Habían entrado en el coche y no le ordenó al conductor que lo pusiese en marcha, seguía mirándola mientras hablaba, accionaba con ademanes que cada vez parecían más propiciatorios. Ya la doctora había asumido que era también una especie de confesión, un día raro, pensó, todo el mundo deseando descargar la conciencia en mí, deben de encontrarme muy vulnerable, o muy predispuesta, o muy poderosa, debe de haber en mí algún tipo de receptividad que no puedo entender. Por fin, el teniente le dijo al conductor que arrancase y se dirigiese al laboratorio.

En aquel tiempo estaba al mando de una fuerza de apoyo a las tropas internacionales, una unidad pacificadora, así las llamaban, el murmullo con el que había comenzado su narración para contarle su disparo sobre aquel hombre había hecho difícil entenderle del todo bajo el ruido de las grandes aspas, era una señal que parecía contar algo reservado pero no especialmente dramático, una confidencia amistosa, e incluso explicaba con cierto pormenor en qué consistía la labor de sus soldados, cómo llevaban a cabo la protección de la población civil, habló de los suministros, de los problemas de higiene, de la moral de la tropa, tan difícil de mantener en buenas condiciones en aquel aislamiento.
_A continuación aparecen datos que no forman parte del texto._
$ cat src/hdl/lsu_pkg.sv
`default_nettype none

package lsu_pkg;

    // bus geometry
    localparam int ADDR_W = 32;
    localparam int DATA_W = 32;
    localparam int STRB_W = DATA_W / 8;

    // cycles from acceptance until the unit gives up on the slave
    localparam int RESP_TIMEOUT = 16;

    localparam logic [1:0] RESP_OKAY = 2'b00;

    // RISC-V funct3 codes for loads and stores
    typedef enum logic [2:0] {
        OP_B  = 3'b000,
        OP_H  = 3'b001,
        OP_W  = 3'b010,
        OP_BU = 3'b100,
        OP_HU = 3'b101
    } mem_op_e;

    typedef enum logic [2:0] {
        ST_IDLE,
        ST_RD_ADDR,
        ST_RD_DATA,
        ST_WR_REQ,
        ST_WR_RESP
    } lsu_state_e;

endpackage

`default_nettype wire
$ cat src/hdl/lsu_lane_if.sv
`timescale 1ns/100ps
`default_nettype none

interface lsu_lane_if
    import lsu_pkg::*;
();

    // strobes from the state machine
    logic    accept;
    logic    capture;

    // request decode from the aligner
    logic       misaligned;
    mem_op_e    op;
    logic [1:0] byte_off;

    modport fsm (output accept, output capture, input misaligned);
    modport aligner (input accept, output misaligned, output op, output byte_off);
    modport extractor (input capture, input op, input byte_off);

endinterface

`default_nettype wire

$ cat src/hdl/lsu_top.sv
`timescale 1ns/100ps
`default_nettype none

module lsu_top
    import lsu_pkg::*;
(
    input  logic                clk,
    input  logic                rst,

    // requester side
    input  logic                req,
    input  logic                req_write,
    input  mem_op_e             req_op,
    input  logic [ADDR_W - 1:0] req_addr,
    input  logic [DATA_W - 1:0] req_wdata,
    output logic                busy,
    output logic                done,
    output logic                err,
    output logic [DATA_W - 1:0] rdata,

    // AXI4-Lite read channels
    output logic [ADDR_W - 1:0] m_axi_araddr,
    output logic                m_axi_arvalid,
    input  logic                m_axi_arready,
    input  logic [DATA_W - 1:0] m_axi_rdata,
    input  logic [1:0]          m_axi_rresp,
    input  logic                m_axi_rvalid,
    output logic                m_axi_rready,

    // AXI4-Lite write channels
    output logic [ADDR_W - 1:0] m_axi_awaddr,
    output logic                m_axi_awvalid,
    input  logic                m_axi_awready,
    output logic [DATA_W - 1:0] m_axi_wdata,
    output logic [STRB_W - 1:0] m_axi_wstrb,
    output logic                m_axi_wvalid,
    input  logic                m_axi_wready,
    input  logic [1:0]          m_axi_bresp,
    input  logic                m_axi_bvalid,
    output logic                m_axi_bready
);

    logic timer_run;
    logic expired;

    lsu_lane_if lane_if ();

    lsu_fsm lsu_fsm_inst (
        .clk       (clk),
        .rst       (rst),
        .req       (req),
        .req_write (req_write),
        .lane      (lane_if.fsm),
        .expired   (expired),
        .timer_run (timer_run),
        .arvalid   (m_axi_arvalid),
        .arready   (m_axi_arready),
        .rvalid    (m_axi_rvalid),
        .rresp     (m_axi_rresp),
        .rready    (m_axi_rready),
        .awvalid   (m_axi_awvalid),
        .awready   (m_axi_awready),
        .wvalid    (m_axi_wvalid),
        .wready    (m_axi_wready),
        .bvalid    (m_axi_bvalid),
        .bresp     (m_axi_bresp),
        .bready    (m_axi_bready),
        .busy      (busy),
        .done      (done),
        .err       (err)
    );

    resp_timer resp_timer_inst (
        .clk     (clk),
        .rst     (rst),
        .run     (timer_run),
        .expired (expired)
    );

    lane_aligner lane_aligner_inst (
        .clk       (clk),
        .rst       (rst),
        .req_op    (req_op),
        .req_addr  (req_addr),
        .req_wdata (req_wdata),
        .lane      (lane_if.aligner),
        .araddr    (m_axi_araddr),
        .awaddr    (m_axi_awaddr),
        .wdata     (m_axi_wdata),
        .wstrb     (m_axi_wstrb)
    );

    load_extractor load_extractor_inst (
        .clk       (clk),
        .rst       (rst),
        .bus_rdata (m_axi_rdata),
        .lane      (lane_if.extractor),
        .rdata     (rdata)
    );

endmodule

`default_nettype wire

$ cat src/hdl/load_extractor.sv
`timescale 1ns/100ps
`default_nettype none

module load_extractor
    import lsu_pkg::*;
(
    input  logic                clk,
    input  logic                rst,
    input  logic [DATA_W - 1:0] bus_rdata,
    lsu_lane_if.extractor       lane,
    output logic [DATA_W - 1:0] rdata
);

    logic [DATA_W - 1:0] shifted;
    logic [DATA_W - 1:0] result;

    // addressed lane down to bit 0
    assign shifted = bus_rdata >> {lane.byte_off, 3'b000};

    always_comb begin
        case (lane.op)
            OP_B:    result = {{24{shifted[7]}}, shifted[7:0]};
            OP_BU:   result = {24'b0, shifted[7:0]};
            OP_H:    result = {{16{shifted[15]}}, shifted[15:0]};
            OP_HU:   result = {16'b0, shifted[15:0]};
            default: result = shifted;
        endcase
    end

    // result register, holds until the next good load
    always_ff @(posedge clk) begin
        if (rst) begin
            rdata <= '0;
        end else if (lane.capture) begin
            rdata <= result;
        end
    end

endmodule

`default_nettype wire

$ cat src/hdl/lane_aligner.sv
`timescale 1ns/100ps
`default_nettype none

module lane_aligner
    import lsu_pkg::*;
(
    input  logic                clk,
    input  logic                rst,
    input  mem_op_e             req_op,
    input  logic [ADDR_W - 1:0] req_addr,
    input  logic [DATA_W - 1:0] req_wdata,
    lsu_lane_if.aligner         lane,
    output logic [ADDR_W - 1:0] araddr,
    output logic [ADDR_W - 1:0] awaddr,
    output logic [DATA_W - 1:0] wdata,
    output logic [STRB_W - 1:0] wstrb
);

    logic [ADDR_W - 1:0] addr_q;
    logic [DATA_W - 1:0] wdata_d;
    logic [STRB_W - 1:0] wstrb_d;

    assign araddr = addr_q;
    assign awaddr = addr_q;

    // --------------------
    // request decode
    // --------------------
    always_comb begin
        case (req_op)
            OP_B, OP_BU: begin
                wdata_d         = {4{req_wdata[7:0]}};
                wstrb_d         = 4'b0001 << req_addr[1:0];
                lane.misaligned = 1'b0;
            end
            OP_H, OP_HU: begin
                wdata_d         = {2{req_wdata[15:0]}};
                wstrb_d         = 4'b0011 << req_addr[1:0];
                lane.misaligned = req_addr[0];
            end
            default: begin
                wdata_d         = req_wdata;
                wstrb_d         = 4'b1111;
                lane.misaligned = |req_addr[1:0];
            end
        endcase
    end

    always_ff @(posedge clk) begin
        if (rst) begin
            lane.op       <= OP_W;
            lane.byte_off <= 2'b00;
            wstrb         <= '0;
        end else if (lane.accept) begin
            lane.op       <= req_op;
            lane.byte_off <= req_addr[1:0];
            wstrb         <= wstrb_d;
        end
    end

    // word address and store data
    always_ff @(posedge clk) begin
        if (lane.accept) begin
            addr_q <= {req_addr[ADDR_W - 1:2], 2'b00};
            wdata  <= wdata_d;
        end
    end

endmodule

`default_nettype wire

$ cat src/hdl/resp_timer.sv
`timescale 1ns/100ps
`default_nettype none

module resp_timer
    import lsu_pkg::*;
(
    input  logic clk,
    input  logic rst,
    input  logic run,
    output logic expired
);

    // wide enough to hold RESP_TIMEOUT itself
    logic [$clog2(RESP_TIMEOUT + 1) - 1:0] count;

    assign expired = (count == RESP_TIMEOUT);

    always_ff @(posedge clk) begin
        if (rst || !run) begin
            count <= '0;
        end else if (!expired) begin
            // saturates at the limit
            count <= count + 1'b1;
        end
    end

endmodule

`default_nettype wire

$ cat src/hdl/lsu_fsm.sv
`timescale 1ns/100ps
`default_nettype none

module lsu_fsm
    import lsu_pkg::*;
(
    input  logic       clk,
    input  logic       rst,
    input  logic       req,
    input  logic       req_write,
    lsu_lane_if.fsm    lane,
    input  logic       expired,
    output logic       timer_run,
    output logic       arvalid,
    input  logic       arready,
    input  logic       rvalid,
    input  logic [1:0] rresp,
    output logic       rready,
    output logic       awvalid,
    input  logic       awready,
    output logic       wvalid,
    input  logic       wready,
    input  logic       bvalid,
    input  logic [1:0] bresp,
    output logic       bready,
    output logic       busy,
    output logic       done,
    output logic       err
);

    lsu_state_e state;

    // write channel handshakes seen so far
    logic aw_done;
    logic w_done;
    logic aw_ok;
    logic w_ok;

    assign busy      = (state != ST_IDLE);
    assign timer_run = busy;

    assign arvalid = (state == ST_RD_ADDR);
    assign rready  = (state == ST_RD_DATA);
    assign awvalid = (state == ST_WR_REQ) && !aw_done;
    assign wvalid  = (state == ST_WR_REQ) && !w_done;
    assign bready  = (state == ST_WR_RESP);

    assign aw_ok = aw_done || (awvalid && awready);
    assign w_ok  = w_done || (wvalid && wready);

    assign lane.accept  = req && (state == ST_IDLE);
    // error responses leave the previous load result in place
    assign lane.capture = rready && rvalid && (rresp == RESP_OKAY);

    // --------------------
    // transaction sequencing
    // --------------------
    always_ff @(posedge clk) begin
        if (rst) begin
            state   <= ST_IDLE;
            aw_done <= 1'b0;
            w_done  <= 1'b0;
            done    <= 1'b0;
            err     <= 1'b0;
        end else begin
            done <= 1'b0;
            err  <= 1'b0;
            case (state)
                ST_IDLE: begin
                    if (lane.accept) begin
                        aw_done <= 1'b0;
                        w_done  <= 1'b0;
                        if (lane.misaligned) begin
                            // reject without touching the bus
                            done <= 1'b1;
                            err  <= 1'b1;
                        end else if (req_write) begin
                            state <= ST_WR_REQ;
                        end else begin
                            state <= ST_RD_ADDR;
                        end
                    end
                end
                ST_RD_ADDR: begin
                    if (expired) begin
                        state <= ST_IDLE;
                        done  <= 1'b1;
                        err   <= 1'b1;
                    end else if (arready) begin
                        state <= ST_RD_DATA;
                    end
                end
                ST_RD_DATA: begin
                    if (rvalid || expired) begin
                        state <= ST_IDLE;
                        done  <= 1'b1;
                        err   <= expired || (rresp != RESP_OKAY);
                    end
                end
                ST_WR_REQ: begin
                    if (expired) begin
                        state <= ST_IDLE;
                        done  <= 1'b1;
                        err   <= 1'b1;
                    end else begin
                        aw_done <= aw_ok;
                        w_done  <= w_ok;
                        // both channels through, wait for the response
                        if (aw_ok && w_ok) begin
                            state <= ST_WR_RESP;
                        end
                    end
                end
                ST_WR_RESP: begin
                    if (bvalid || expired) begin
                        state <= ST_IDLE;
                        done  <= 1'b1;
                        err   <= expired || (bresp != RESP_OKAY);
                    end
                end
                default: begin
                    state <= ST_IDLE;
                end
            endcase
        end
    end

endmodule

`default_nettype wire
$ cat config.mk
export PLATFORM = sky130hd
export DESIGN_NAME = burst_counter
export DESIGN_NICKNAME = d
export VERILOG_FILES = /design/src/rtl/fx3_pkg.sv /design/src/rtl/burst_counter.sv
export SDC_FILE = /design/constraint.sdc
export NUM_CORES = 1
export LEC_CHECK = 0
export BUFFER_PORTS_ARGS = -buffer_cell sky130_fd_sc_hd__buf_2
export CAP_MARGIN = 20
export CELL_PAD_IN_SITES_DETAIL_PLACEMENT = 2
export CELL_PAD_IN_SITES_GLOBAL_PLACEMENT = 2
export CORE_MARGIN = 5
export CORE_UTILIZATION = 30
export DETAILED_ROUTE_END_ITERATION = 12
export HOLD_SLACK_MARGIN = 0.15
export PLACE_DENSITY = 0.75
export SLEW_MARGIN = 40
export SYNTH_ARGS = -nofsm -noshare
export SYNTH_HDL_FRONTEND = slang
export SYNTH_SLANG_ARGS = --single-unit
$ cat constraint.sdc
create_clock -name usb_clk -period 1.4 [get_ports usb_clk]
set_input_delay 0.28 -clock usb_clk [delete_from_list [all_inputs] [get_ports usb_clk]]
set_output_delay 0.28 -clock usb_clk [all_outputs]
set_load 0.05 [all_outputs]
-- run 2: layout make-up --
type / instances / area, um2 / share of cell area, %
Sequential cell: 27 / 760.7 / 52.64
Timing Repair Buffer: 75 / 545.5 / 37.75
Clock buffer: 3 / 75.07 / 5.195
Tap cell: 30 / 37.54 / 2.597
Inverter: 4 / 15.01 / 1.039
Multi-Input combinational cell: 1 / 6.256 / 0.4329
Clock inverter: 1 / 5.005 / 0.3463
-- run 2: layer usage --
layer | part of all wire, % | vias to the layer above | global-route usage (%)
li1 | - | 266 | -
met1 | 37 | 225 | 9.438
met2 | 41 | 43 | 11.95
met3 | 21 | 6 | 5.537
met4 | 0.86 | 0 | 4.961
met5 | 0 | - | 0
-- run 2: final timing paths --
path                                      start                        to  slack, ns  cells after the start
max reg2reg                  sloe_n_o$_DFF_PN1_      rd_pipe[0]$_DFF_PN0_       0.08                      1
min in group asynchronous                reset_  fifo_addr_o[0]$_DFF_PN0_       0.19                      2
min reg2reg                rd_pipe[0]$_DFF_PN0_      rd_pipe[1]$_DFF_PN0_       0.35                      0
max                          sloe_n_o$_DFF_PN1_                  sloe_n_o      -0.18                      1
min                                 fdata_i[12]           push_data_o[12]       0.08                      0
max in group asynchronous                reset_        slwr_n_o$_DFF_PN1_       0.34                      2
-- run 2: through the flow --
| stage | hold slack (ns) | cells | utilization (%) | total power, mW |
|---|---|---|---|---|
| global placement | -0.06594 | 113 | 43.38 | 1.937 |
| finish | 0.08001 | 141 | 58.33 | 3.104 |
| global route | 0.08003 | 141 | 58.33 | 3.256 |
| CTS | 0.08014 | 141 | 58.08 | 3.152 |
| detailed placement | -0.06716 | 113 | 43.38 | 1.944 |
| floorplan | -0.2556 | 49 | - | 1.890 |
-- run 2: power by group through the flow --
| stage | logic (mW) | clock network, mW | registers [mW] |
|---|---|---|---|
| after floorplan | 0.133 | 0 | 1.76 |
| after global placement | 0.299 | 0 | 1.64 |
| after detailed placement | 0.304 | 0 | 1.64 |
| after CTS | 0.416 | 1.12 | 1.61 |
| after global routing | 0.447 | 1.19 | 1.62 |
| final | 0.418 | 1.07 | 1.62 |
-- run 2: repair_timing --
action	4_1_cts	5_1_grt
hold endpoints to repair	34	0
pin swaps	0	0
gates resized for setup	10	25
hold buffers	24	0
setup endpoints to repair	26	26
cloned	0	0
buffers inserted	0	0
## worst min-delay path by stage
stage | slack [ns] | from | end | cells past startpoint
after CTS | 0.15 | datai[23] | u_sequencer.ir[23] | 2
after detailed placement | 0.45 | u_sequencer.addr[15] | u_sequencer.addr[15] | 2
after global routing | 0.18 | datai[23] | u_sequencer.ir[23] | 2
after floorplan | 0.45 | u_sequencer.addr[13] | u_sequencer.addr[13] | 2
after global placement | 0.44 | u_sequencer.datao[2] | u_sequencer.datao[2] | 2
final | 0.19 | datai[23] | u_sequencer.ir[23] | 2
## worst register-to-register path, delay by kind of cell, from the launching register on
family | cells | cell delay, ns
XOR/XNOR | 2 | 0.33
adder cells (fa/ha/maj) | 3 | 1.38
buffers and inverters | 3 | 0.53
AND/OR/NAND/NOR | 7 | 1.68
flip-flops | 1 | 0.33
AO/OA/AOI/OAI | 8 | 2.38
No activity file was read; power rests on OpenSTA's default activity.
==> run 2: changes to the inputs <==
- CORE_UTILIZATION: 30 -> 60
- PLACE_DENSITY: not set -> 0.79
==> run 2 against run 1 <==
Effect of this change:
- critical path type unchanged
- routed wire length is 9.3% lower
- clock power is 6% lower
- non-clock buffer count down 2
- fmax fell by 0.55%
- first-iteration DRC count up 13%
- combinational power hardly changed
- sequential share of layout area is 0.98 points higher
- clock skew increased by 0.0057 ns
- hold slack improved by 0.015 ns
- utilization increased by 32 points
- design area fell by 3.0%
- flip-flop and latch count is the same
--- src/rtl/entry_if.sv ---
`timescale 1ns/1ps

interface entry_if;
    import input_pkg::*;

    logic         start;        // pulse, CPU request accepted
    logic         complete;     // pulse, user pressed enter
    data_word_t   value;
    logic         from_switch;  // switches hold the answer, not value
    digit_count_t digit_count;

    modport entry (
        input  start,
        output complete,
        output value,
        output from_switch,
        output digit_count
    );

    modport resolver (
        output start,
        input  complete,
        input  value,
        input  from_switch,
        input  digit_count
    );

endinterface

--- src/rtl/stable_filter.sv ---
`timescale 1ns/1ps
`include "input_defines.svh"

module stable_filter #(
    parameter type      payload_t   = logic [7:0],
    parameter payload_t reset_value = '0
) (
    input  logic     clk,
    input  logic     rst_n,
    input  payload_t raw,
    output payload_t stable
);

    localparam int               CNT_W       = $clog2(`INPUT_DEBOUNCE_CYCLES + 1);
    localparam logic [CNT_W-1:0] HOLD_CYCLES = CNT_W'(`INPUT_DEBOUNCE_CYCLES);

    payload_t         raw_q;     // last sampled input
    logic [CNT_W-1:0] hold_cnt;  // cycles raw_q has not moved

    always_ff @(posedge clk or negedge rst_n) begin
        if (!rst_n) begin
            raw_q    <= reset_value;
            hold_cnt <= '0;
            stable   <= reset_value;
        end else begin
            raw_q <= raw;
            if (raw != raw_q) begin
                hold_cnt <= CNT_W'(1);  // new value is held from this edge on
            end else if (hold_cnt != HOLD_CYCLES) begin
                hold_cnt <= hold_cnt + 1'b1;
            end
            if (hold_cnt == HOLD_CYCLES) begin
                stable <= raw_q;
            end
        end
    end

endmodule

--- src/rtl/keypad_scanner.sv ---
`timescale 1ns/1ps
`include "input_defines.svh"

module keypad_scanner (
    input  logic                  clk,
    input  logic                  rst_n,
    output logic [3:0]            key_row,
    input  logic [3:0]            key_col,
    output logic                  key_valid,
    output input_pkg::key_coord_t key_coord
);
    import input_pkg::*;

    localparam int                SCAN_W    = $clog2(`INPUT_SCAN_CYCLES);
    localparam logic [SCAN_W-1:0] SCAN_LAST = SCAN_W'(`INPUT_SCAN_CYCLES - 1);

    logic [SCAN_W-1:0] scan_cnt;
    logic [3:0]        row_d1;
    logic [3:0]        row_q;    // row that was driven when col_q was seen
    logic [3:0]        col_meta; // columns come straight from the board
    logic [3:0]        col_q;
    logic              col_hit;
    key_coord_t        raw_coord;
    key_coord_t        filt_coord;
    key_coord_t        filt_prev;

    assign col_hit   = (col_q != 4'hF);
    assign raw_coord = col_hit ? {row_q, col_q} : KEY_NONE;

    always_ff @(posedge clk or negedge rst_n) begin
        if (!rst_n) begin
            key_row  <= 4'b1110;
            scan_cnt <= '0;
            row_d1   <= 4'hF;
            row_q    <= 4'hF;
            col_meta <= 4'hF;
            col_q    <= 4'hF;
        end else begin
            row_d1   <= key_row;  // row delayed to line up with the column sync
            row_q    <= row_d1;
            col_meta <= key_col;
            col_q    <= col_meta;
            if (col_hit) begin
                scan_cnt <= '0;  // stay on this row while a key is down
            end else if (scan_cnt == SCAN_LAST) begin
                scan_cnt <= '0;
                key_row  <= {key_row[2:0], key_row[3]};
            end else begin
                scan_cnt <= scan_cnt + 1'b1;
            end
        end
    end

    stable_filter #(
        .payload_t   (key_coord_t),
        .reset_value (KEY_NONE)
    ) u_coord_filter (
        .clk    (clk),
        .rst_n  (rst_n),
        .raw    (raw_coord),
        .stable (filt_coord)
    );

    // one event per press, the key must be released before the next one
    always_ff @(posedge clk or negedge rst_n) begin
        if (!rst_n) begin
            filt_prev <= KEY_NONE;
            key_valid <= 1'b0;
            key_coord <= KEY_NONE;
        end else begin
            filt_prev <= filt_coord;
            key_valid <= (filt_prev == KEY_NONE) && (filt_coord != KEY_NONE);
            key_coord <= filt_coord;
        end
    end

endmodule

--- src/rtl/decimal_entry.sv ---
`timescale 1ns/1ps
`include "input_defines.svh"

module decimal_entry (
    input  logic                  clk,
    input  logic                  rst_n,
    input  logic                  key_valid,
    input  input_pkg::key_coord_t key_coord,
    input  logic                  ignore_pause,
    output logic                  cpu_pause,
    output logic                  overflow_9th,
    output logic                  overflow_10th,
    entry_if.entry                entry
);
    import input_pkg::*;

    localparam digit_count_t MAX_DIGITS = digit_count_t'(`INPUT_MAX_DIGITS);

    entry_state_t state;
    entry_state_t resume_state;  // state that "A" returns to
    logic         digit_hit;
    logic [3:0]   digit_val;
    logic         take_digit;
    logic         pause_key;

    always_comb begin
        digit_hit = 1'b1;
        digit_val = 4'd0;
        case (key_coord)
            KEY_ZERO:  digit_val = 4'd0;
            KEY_ONE:   digit_val = 4'd1;
            KEY_TWO:   digit_val = 4'd2;
            KEY_THREE: digit_val = 4'd3;
            KEY_FOUR:  digit_val = 4'd4;
            KEY_FIVE:  digit_val = 4'd5;
            KEY_SIX:   digit_val = 4'd6;
            KEY_SEVEN: digit_val = 4'd7;
            KEY_EIGHT: digit_val = 4'd8;
            KEY_NINE:  digit_val = 4'd9;
            default:   digit_hit = 1'b0;
        endcase
    end

    // a zero in front of an empty value is not a digit
    assign take_digit = key_valid && digit_hit && (entry.digit_count < MAX_DIGITS) &&
                        ((digit_val != 4'd0) || (entry.value != '0));
    assign pause_key  = key_valid && (key_coord == KEY_PAUSE);

    assign overflow_9th  = (entry.digit_count >= MAX_DIGITS - 1'b1);
    assign overflow_10th = (entry.digit_count == MAX_DIGITS);

    always_ff @(posedge clk or negedge rst_n) begin
        if (!rst_n) begin
            state             <= IDLE;
            resume_state      <= IDLE;
            cpu_pause         <= 1'b0;
            entry.complete    <= 1'b0;
            entry.value       <= '0;
            entry.from_switch <= 1'b0;
            entry.digit_count <= '0;
        end else begin
            entry.complete <= 1'b0;
            if (entry.start) begin  // new request starts from an empty value
                entry.value       <= '0;
                entry.from_switch <= 1'b0;
            end
            if (pause_key && state != PAUSE) begin
                state        <= PAUSE;
                resume_state <= entry.start ? KEYPAD : state;
                cpu_pause    <= 1'b1;
            end else begin
                case (state)
                    IDLE: begin
                        if (entry.start) begin
                            state <= KEYPAD;
                        end
                    end
                    KEYPAD: begin
                        if (take_digit) begin
                            entry.value       <= entry.value * 32'd10 + data_word_t'(digit_val);
                            entry.digit_count <= entry.digit_count + 1'b1;
                        end else if (key_valid) begin
                            case (key_coord)
                                KEY_BACKSPACE: begin
                                    if (entry.digit_count != '0) begin
                                        entry.value       <= entry.value / 32'd10;
                                        entry.digit_count <= entry.digit_count - 1'b1;
                                    end
                                end
                                KEY_SWITCH: begin
                                    state             <= SWITCH;
                                    entry.from_switch <= 1'b1;
                                end
                                KEY_ENTER: begin
                                    state             <= IDLE;
                                    entry.complete    <= 1'b1;
                                    entry.digit_count <= '0;
                                end
                                default: ;  // C, D and full-entry digits
                            endcase
                        end
                    end
                    SWITCH: begin
                        if (key_valid && key_coord == KEY_SWITCH) begin
                            state             <= KEYPAD;
                            entry.from_switch <= 1'b0;
                        end else if (key_valid && key_coord == KEY_ENTER) begin
                            state             <= IDLE;
                            entry.complete    <= 1'b1;
                            entry.digit_count <= '0;
                        end
                    end
                    PAUSE: begin
                        // a request accepted while paused opens the keypad on resume
                        if (entry.start) begin
                            resume_state <= KEYPAD;
                        end
                        if (pause_key && !ignore_pause) begin
                            state     <= entry.start ? KEYPAD : resume_state;
                            cpu_pause <= 1'b0;
                        end
                    end
                endcase
            end
        end
    end

endmodule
Tras un breve periodo, en el que parecía que las cosas se habían tranquilizado, surgió un grupo que se dedicaba a castigar a ciertas comunidades de la zona, mataba gente casi cada noche, a veces familias enteras. En aquel territorio lleno de poblaciones deshechas, entre los cascotes de ladrillos, baldosas, cristales, loza sanitaria, las vigas quemadas, los harapos, los campos abandonados, los bosques carbonizados, los animales muertos, aquellos asesinatos perpetuaban lo peor del enfrentamiento, parecían hacer imposible la pacificación definitiva y con ello la esperanza de regresar a casa, el destacamento estaba con buen ánimo, no vaya usted a creer, pero se palpaba la decepción, tanta presencia internacional y no éramos capaces de reducir a aquel grupo de radicales desesperados y sanguinarios, aunque a intentar desarticularlo se dedicaba un esfuerzo importante de mi unidad, con la colaboración de otras fuerzas, de policías, de informadores especializados.